Hafta sonu Sırbistan’ın başşehri Belgrad’da aksiyon vardı. “Belgrad Aile Günleri” ismiyle düzenlenen iki günlük aktifliğin açılış konuşmasını yapan Belediye Başkanı Aleksandar Sapiç, “Bugün aile konusunda Belgrad tarihinde bir dönüm noktasına tanıklık ettiğimize inanıyorum ve bu aktifliklerin gelecekte tahminen de en tesirli aksiyonlar olacağından eminim.” sözlerini kullandı.
“Her şeyin çekirdeği olan aile, hangi biçimiyle olursa olsun bugün tehlikede.” diye tenkitlerini paylaşan Sapiç, ailenin kıymetine şu sözlerle dikkat çekti:
Aydınlık gazetesinin haberine nazaran; İki günlük kültür şenliği, yapılan sahne şovları ve kurulan masalarla da ilgi odağı oldu. Kurulan oyun alanları çocukların büyük ilgisini gördü. Şenlik alanına ayrıyeten Sırp Ortodoks Kilisesi Lideri Perinç Porfiriye ve Sırbistan Sağlık Bakanı Danica Gruyiçiç de geldi. Gençlere hitap eden Gruyiçiç ailenin ehemmiyetini vurgularken, Porfiriye de “işlevsel ve sağlıklı bir topluma sahip olmanın” yolunun aileden geçtiğini belirtti. Birinci kere geniş kapsamlı düzenlenen şenlik, 2022 yılında ortaya çıkmıştı. Eylül ayında düzenlenen “Belgrad onur yürüyüşüne” karşı bir ortaya gelen yüzlerce aileler LGBT dayatmasına reaksiyon göstermiş, Cumhurbaşkanı Aleksandar Vuçiç de Sırbistan’ın aktifliğe mesken sahipliği yapmayacağını duyurmuştu. Lakin LGBT aktifliği buna karşın düzenlendi.

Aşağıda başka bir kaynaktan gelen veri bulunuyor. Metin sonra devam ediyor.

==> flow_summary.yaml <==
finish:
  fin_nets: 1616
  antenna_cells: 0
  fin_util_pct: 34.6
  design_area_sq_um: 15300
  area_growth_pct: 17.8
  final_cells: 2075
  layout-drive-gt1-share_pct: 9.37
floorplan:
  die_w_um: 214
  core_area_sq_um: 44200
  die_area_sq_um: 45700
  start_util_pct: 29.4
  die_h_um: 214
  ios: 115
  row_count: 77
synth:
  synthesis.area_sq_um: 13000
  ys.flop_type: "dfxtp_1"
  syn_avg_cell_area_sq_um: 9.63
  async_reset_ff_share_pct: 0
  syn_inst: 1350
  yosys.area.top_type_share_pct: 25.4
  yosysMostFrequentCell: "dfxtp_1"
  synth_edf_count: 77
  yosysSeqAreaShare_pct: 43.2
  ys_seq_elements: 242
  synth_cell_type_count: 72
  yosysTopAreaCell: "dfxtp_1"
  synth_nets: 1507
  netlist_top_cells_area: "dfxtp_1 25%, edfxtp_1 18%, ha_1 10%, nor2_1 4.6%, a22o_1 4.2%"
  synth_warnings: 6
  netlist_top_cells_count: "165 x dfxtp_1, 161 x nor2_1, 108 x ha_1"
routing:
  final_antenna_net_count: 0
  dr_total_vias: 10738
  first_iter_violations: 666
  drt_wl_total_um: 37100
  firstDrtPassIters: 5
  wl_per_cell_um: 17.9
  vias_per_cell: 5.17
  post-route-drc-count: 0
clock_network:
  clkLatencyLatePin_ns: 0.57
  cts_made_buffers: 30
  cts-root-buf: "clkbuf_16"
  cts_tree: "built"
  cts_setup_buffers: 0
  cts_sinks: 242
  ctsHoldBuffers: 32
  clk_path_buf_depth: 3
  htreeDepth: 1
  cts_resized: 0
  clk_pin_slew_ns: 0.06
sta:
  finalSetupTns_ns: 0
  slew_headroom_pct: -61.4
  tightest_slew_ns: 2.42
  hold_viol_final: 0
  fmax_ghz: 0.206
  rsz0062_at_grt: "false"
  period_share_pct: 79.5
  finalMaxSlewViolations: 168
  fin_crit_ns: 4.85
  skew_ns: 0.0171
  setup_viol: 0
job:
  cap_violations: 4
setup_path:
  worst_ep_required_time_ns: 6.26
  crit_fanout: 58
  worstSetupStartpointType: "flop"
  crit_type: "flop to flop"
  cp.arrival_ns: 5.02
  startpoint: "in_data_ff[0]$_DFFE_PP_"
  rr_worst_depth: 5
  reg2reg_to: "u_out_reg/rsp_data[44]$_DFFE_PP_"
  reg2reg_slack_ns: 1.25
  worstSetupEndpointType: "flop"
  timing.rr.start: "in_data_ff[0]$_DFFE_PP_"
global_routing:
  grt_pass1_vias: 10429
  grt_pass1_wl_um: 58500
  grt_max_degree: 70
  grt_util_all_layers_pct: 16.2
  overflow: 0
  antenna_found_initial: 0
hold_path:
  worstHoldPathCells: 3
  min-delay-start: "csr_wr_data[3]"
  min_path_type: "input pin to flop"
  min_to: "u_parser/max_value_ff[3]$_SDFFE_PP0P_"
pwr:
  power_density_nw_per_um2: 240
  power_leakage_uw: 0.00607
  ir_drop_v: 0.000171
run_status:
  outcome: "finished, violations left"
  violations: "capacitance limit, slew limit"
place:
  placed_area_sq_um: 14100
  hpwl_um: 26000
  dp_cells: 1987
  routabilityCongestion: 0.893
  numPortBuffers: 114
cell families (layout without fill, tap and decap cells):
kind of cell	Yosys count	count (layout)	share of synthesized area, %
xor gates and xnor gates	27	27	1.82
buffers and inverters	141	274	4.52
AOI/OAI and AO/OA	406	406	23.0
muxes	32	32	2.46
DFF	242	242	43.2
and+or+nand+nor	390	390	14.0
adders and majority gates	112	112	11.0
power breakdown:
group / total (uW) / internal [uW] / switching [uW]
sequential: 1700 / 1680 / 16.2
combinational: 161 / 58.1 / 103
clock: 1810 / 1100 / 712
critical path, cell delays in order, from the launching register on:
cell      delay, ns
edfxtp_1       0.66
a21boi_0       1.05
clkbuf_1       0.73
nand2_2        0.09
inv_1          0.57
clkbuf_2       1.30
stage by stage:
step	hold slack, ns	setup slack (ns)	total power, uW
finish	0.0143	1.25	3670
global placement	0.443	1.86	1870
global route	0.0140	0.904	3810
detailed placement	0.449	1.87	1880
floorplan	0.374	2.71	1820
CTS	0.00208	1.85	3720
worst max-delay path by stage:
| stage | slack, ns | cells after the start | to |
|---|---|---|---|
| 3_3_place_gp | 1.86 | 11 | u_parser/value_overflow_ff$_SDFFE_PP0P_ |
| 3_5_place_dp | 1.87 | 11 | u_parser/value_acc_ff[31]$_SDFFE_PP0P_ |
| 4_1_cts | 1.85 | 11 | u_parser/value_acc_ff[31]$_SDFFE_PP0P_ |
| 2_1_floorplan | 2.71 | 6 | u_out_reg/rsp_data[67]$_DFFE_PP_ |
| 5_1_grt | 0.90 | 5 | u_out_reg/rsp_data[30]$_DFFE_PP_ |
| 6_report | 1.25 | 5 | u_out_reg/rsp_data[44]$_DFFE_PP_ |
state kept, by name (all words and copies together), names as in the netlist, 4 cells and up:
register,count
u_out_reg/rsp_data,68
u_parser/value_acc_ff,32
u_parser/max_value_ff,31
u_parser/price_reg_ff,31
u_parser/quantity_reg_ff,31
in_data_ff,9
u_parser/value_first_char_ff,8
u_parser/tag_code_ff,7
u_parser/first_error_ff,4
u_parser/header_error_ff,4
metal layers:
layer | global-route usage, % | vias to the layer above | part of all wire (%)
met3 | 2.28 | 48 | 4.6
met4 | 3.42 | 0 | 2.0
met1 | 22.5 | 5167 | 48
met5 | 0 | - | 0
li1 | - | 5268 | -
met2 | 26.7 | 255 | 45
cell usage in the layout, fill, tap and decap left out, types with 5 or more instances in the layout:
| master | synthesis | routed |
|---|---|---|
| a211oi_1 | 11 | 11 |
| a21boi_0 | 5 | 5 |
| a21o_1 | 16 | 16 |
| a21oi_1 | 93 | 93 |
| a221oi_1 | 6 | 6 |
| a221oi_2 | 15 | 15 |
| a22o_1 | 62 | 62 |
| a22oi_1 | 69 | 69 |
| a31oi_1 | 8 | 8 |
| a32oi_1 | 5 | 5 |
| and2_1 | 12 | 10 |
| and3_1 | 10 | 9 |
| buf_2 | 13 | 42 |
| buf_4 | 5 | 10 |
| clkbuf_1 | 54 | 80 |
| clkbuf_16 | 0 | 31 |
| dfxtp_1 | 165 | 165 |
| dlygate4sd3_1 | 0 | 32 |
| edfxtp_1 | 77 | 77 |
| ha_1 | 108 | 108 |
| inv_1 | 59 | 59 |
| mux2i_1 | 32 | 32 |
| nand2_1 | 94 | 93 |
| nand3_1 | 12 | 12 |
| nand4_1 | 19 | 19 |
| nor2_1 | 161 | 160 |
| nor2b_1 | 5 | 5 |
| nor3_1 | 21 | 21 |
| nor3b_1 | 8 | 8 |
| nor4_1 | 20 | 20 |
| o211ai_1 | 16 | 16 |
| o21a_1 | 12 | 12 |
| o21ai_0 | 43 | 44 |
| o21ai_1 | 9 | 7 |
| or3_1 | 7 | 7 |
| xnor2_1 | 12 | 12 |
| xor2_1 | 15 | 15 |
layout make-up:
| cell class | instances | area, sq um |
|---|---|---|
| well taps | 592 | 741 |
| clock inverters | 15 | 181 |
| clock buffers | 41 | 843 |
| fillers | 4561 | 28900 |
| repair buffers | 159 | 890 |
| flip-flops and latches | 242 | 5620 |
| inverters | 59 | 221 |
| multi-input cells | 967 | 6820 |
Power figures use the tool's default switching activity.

Avusturya’nın başşehri Viyana ise dünya genelinde LGBT ideolojisinin en faal olduğu kentlerin başında geliyor. “Avrupa’nın LGBT başkenti” olarak tanıtılan kentte her yıl yürüyüşler yapılıyor. Bu hareketlere vakit zaman Avusturya Cumhurbaşkanı Alexander van der Bellen ile siyasetçiler de katılıyor. Dayatmaya karşı ise “Aile için Yürüyüş” teşebbüsü, 2012’den bu yana uğraş yürütüyor. Teşebbüsün Viyana’daki son hareketi 17 Haziran’da yapıldı. Yürüyüşe 500’den fazla kişi katıldı. Temel vurgu, insan jenerasyonunun fakat aile ile sürdürülebileceği oldu. Harekette kelam alan konuşmacılar, çocukların erken yaşta LGBT ideolojisi ile karşılaştırılmasının tabiata karşıt bir şuur yarattığına işaret etti. Aile kurumunun ehemmiyetine vurgu yapılan harekette, LGBT dayatmasının tabiattaki cinsiyet farkına karşıt olduğu vurgulandı.
Girişim hakkında Aydınlık’a bilgi veren Katolik Teolog Wolfram Schrems, 2012’deki birinci yürüyüşe 50 kişinin katıldığını, lakin sistemin ağır propagandasına karşın iştirakçi sayısının her yıl arttığını söyledi. Schrems, “Bu yıl çocuklar ve genç aileler de dahil olmak üzere birçok genç katıldı.” diye konuştu.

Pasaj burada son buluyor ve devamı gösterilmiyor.